--- Problem details ---
Output, without alteration, the first line of the entries and each line after it, stopping with the line that contains "[constraint.sdc]".

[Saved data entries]
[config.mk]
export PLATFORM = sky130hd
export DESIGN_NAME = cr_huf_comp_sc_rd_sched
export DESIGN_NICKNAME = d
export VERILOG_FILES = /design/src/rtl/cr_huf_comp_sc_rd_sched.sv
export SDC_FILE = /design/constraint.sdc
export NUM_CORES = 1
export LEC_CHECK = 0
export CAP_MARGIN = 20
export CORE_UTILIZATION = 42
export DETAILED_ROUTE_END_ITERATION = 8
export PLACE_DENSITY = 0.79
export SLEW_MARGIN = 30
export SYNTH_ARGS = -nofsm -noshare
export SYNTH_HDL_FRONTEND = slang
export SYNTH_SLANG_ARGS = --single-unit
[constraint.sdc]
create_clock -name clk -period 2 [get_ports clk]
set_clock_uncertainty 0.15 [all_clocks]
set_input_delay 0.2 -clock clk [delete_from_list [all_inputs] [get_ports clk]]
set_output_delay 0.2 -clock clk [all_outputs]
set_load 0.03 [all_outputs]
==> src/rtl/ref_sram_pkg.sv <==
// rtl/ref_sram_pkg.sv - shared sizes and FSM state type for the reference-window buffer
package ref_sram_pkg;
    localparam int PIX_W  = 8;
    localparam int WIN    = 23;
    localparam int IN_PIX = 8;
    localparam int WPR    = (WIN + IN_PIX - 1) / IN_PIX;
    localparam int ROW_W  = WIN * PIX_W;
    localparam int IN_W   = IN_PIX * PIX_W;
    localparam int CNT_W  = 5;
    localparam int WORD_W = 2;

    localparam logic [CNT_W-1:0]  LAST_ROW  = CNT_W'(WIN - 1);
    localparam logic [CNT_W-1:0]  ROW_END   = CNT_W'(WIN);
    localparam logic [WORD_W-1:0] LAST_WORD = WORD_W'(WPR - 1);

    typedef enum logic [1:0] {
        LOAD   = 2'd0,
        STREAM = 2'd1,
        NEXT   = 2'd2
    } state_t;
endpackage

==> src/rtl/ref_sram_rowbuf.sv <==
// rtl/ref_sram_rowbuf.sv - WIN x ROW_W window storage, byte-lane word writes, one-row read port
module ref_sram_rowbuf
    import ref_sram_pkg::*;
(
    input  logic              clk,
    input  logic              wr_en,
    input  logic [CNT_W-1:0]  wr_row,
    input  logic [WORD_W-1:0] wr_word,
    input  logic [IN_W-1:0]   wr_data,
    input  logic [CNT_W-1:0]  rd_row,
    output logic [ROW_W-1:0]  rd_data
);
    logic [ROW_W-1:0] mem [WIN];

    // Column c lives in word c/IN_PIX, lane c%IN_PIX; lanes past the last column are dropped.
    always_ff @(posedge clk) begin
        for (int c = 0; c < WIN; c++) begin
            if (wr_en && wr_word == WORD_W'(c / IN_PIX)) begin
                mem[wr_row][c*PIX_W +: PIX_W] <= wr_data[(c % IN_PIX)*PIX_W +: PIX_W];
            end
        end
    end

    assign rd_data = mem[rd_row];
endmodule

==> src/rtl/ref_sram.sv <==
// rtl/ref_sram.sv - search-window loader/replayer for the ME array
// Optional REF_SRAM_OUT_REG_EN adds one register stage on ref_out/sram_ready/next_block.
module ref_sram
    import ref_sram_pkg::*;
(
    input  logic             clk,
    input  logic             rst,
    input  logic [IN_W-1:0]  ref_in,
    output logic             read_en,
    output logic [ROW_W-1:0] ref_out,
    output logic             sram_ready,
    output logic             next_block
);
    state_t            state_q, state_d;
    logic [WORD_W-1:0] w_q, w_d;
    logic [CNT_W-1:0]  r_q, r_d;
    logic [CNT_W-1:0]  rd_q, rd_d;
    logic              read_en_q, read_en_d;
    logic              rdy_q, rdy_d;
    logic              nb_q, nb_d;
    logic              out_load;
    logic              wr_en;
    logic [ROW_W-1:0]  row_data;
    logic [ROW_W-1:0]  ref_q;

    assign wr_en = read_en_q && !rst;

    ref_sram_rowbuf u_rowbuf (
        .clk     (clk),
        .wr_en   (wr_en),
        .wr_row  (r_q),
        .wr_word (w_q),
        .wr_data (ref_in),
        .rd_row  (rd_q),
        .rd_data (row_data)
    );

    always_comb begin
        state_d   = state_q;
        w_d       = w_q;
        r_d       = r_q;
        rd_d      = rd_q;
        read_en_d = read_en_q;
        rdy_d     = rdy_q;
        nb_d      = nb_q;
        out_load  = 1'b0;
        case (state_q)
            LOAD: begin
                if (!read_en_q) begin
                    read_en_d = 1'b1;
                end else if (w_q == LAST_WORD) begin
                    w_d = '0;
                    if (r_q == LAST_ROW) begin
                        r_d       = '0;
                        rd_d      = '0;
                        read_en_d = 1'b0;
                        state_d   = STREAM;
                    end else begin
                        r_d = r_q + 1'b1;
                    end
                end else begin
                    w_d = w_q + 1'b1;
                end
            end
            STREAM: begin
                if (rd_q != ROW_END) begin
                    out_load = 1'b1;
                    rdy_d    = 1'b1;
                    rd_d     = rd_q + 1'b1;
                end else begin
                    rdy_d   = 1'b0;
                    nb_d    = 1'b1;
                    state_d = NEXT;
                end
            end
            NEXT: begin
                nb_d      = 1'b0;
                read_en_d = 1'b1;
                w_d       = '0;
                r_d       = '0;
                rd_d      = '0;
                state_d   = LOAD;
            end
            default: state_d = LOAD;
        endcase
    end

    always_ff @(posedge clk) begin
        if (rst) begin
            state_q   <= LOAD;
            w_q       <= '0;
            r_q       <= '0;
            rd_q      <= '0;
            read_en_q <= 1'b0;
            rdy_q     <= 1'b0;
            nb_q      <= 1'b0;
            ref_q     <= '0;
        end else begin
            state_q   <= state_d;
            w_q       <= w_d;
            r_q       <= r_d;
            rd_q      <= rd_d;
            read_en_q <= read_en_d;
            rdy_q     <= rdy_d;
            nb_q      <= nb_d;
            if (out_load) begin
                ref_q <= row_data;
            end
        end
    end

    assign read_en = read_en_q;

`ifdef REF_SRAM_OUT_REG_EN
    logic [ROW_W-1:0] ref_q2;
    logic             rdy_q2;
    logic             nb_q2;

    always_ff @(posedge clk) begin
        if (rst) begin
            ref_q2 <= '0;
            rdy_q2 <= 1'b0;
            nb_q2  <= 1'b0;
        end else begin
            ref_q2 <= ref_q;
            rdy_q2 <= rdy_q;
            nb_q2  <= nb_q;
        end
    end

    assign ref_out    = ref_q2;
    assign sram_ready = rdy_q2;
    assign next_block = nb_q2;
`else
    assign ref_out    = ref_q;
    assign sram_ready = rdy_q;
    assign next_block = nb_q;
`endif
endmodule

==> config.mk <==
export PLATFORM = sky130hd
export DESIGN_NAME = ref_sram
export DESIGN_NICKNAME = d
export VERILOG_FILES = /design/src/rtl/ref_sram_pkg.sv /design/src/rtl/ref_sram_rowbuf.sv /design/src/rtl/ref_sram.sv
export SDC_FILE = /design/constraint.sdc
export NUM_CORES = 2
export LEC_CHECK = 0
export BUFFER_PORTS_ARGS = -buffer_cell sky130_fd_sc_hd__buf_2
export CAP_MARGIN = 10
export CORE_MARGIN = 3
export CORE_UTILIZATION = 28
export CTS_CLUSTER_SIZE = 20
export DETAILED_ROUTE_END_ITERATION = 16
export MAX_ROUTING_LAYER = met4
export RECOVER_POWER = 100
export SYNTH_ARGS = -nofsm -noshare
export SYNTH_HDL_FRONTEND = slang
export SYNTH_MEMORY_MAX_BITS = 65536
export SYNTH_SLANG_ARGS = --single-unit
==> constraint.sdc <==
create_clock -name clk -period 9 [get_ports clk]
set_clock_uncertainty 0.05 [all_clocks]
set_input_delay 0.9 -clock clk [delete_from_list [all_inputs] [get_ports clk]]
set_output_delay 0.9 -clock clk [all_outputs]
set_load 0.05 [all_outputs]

--- Task output ---
[config.mk]
export PLATFORM = sky130hd
export DESIGN_NAME = cr_huf_comp_sc_rd_sched
export DESIGN_NICKNAME = d
export VERILOG_FILES = /design/src/rtl/cr_huf_comp_sc_rd_sched.sv
export SDC_FILE = /design/constraint.sdc
export NUM_CORES = 1
export LEC_CHECK = 0
export CAP_MARGIN = 20
export CORE_UTILIZATION = 42
export DETAILED_ROUTE_END_ITERATION = 8
export PLACE_DENSITY = 0.79
export SLEW_MARGIN = 30
export SYNTH_ARGS = -nofsm -noshare
export SYNTH_HDL_FRONTEND = slang
export SYNTH_SLANG_ARGS = --single-unit
[constraint.sdc]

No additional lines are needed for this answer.